Dit is een beperkte versie

U kijkt naar een beperkte versie van dit dossier in de EU Monitor.

dossier COM(2024)324 - .
document COM(2024)324
datum 23 juli 2024


Artikel 1

1. Dit besluit is van toepassing op onderdanen van Somalië die op grond van Verordening (EU) 2018/1806 visumplichtig zijn.

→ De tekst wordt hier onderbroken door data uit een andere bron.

**config.mk**
```make
export PLATFORM = sky130hd
export DESIGN_NAME = pccsc_top
export DESIGN_NICKNAME = d
export VERILOG_FILES = /design/src/hw/pccsc_pkg.sv /design/src/hw/pccsc_sync.sv /design/src/hw/pccsc_top.sv
export VERILOG_INCLUDE_DIRS = /design/src /design/src/hw
export SDC_FILE = /design/constraint.sdc
export NUM_CORES = 1
export LEC_CHECK = 0
export BUFFER_PORTS_ARGS = -buffer_cell sky130_fd_sc_hd__buf_4
export CORE_UTILIZATION = 35
export DETAILED_ROUTE_END_ITERATION = 8
export GPL_TIMING_DRIVEN = 1
export PLACE_DENSITY = 0.66
export SLEW_MARGIN = 20
export SYNTH_ARGS = -nofsm -noshare
export SYNTH_HDL_FRONTEND = slang
export SYNTH_SLANG_ARGS = --single-unit
```
**constraint.sdc**
```tcl
create_clock -name core_clk -period 4.8 [get_ports core_clk]
set_clock_uncertainty 0.05 [all_clocks]
set_input_delay 0.96 -clock core_clk [delete_from_list [all_inputs] [get_ports core_clk]]
set_output_delay 0.96 -clock core_clk [all_outputs]
set_load 0.01 [all_outputs]
```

2. Dit besluit is niet van toepassing op onderdanen van Somalië die krachtens artikel 4, lid 2, van Verordening (EU) 2018/1806 van de visumplicht zijn vrijgesteld of voor wie de lidstaten overeenkomstig artikel 6 van Verordening (EU) 2018/1806 in uitzonderingen op de visumplicht hebben voorzien.

3. Dit besluit is niet van toepassing op onderdanen van Somalië die:

(a) familieleden van een burger van de Unie zijn op wie Richtlijn 2004/38/EG van toepassing is wanneer zij de burger van de Unie begeleiden of zich bij hem voegen, of

(b) familieleden van een onderdaan van een derde land die een recht van vrij verkeer genieten dat gelijkwaardig is aan dat van de burgers van de Unie uit hoofde van een overeenkomst tussen de Unie en een derde land, of

(c) familieleden van een Britse onderdaan die begunstigde is van het terugtrekkingsakkoord, mits de familieleden het recht hebben zich bij de begunstigde van het terugtrekkingsakkoord in het gastland te voegen en daartoe een visum aanvragen.

4. Dit besluit laat de gevallen onverlet waarin een lidstaat gebonden is aan een volkenrechtelijke verplichting, en wel:

(a) als gastland van een internationale intergouvernementele organisatie;

(b) als gastland van een internationale conferentie die wordt bijeengeroepen door of plaatsvindt onder auspiciën van de Verenigde Naties of andere internationale intergouvernementele organisaties waarvoor een lidstaat als gastheer optreedt;

(c) krachtens een multilaterale overeenkomst die voorrechten en immuniteiten verleent;

(d) op grond van het Concordaat (Verdrag van Lateranen) van 1929 dat werd gesloten tussen de Heilige Stoel (Vaticaanstad) en Italië, zoals laatstelijk gewijzigd.

Artikel 2

De toepassing van de navolgende bepalingen van Verordening (EG) nr. 810/2009 wordt tijdelijk opgeschort:

a) artikel 14, lid 6;

b) artikel 16, lid 5, punt b);

c) artikel 23, lid 1;

d) artikel 24, leden 2 en 2 quater.


Artikel 3

Dit besluit wordt van kracht op de dag van kennisgeving ervan.


Artikel 4

Dit besluit is gericht tot het Koninkrijk België, de Republiek Bulgarije, de Tsjechische Republiek, de Bondsrepubliek Duitsland, de Republiek Estland, de Helleense Republiek, het Koninkrijk Spanje, de Franse Republiek, de Republiek Kroatië, de Italiaanse Republiek, de Republiek Cyprus, de Republiek Letland, de Republiek Litouwen, het Groothertogdom Luxemburg, Hongarije, de Republiek Malta, het Koninkrijk der Nederlanden, de Republiek Oostenrijk, de Republiek Polen, de Portugese Republiek, Roemenië, de Republiek Slovenië, de Slowaakse Republiek, de Republiek Finland en het Koninkrijk Zweden.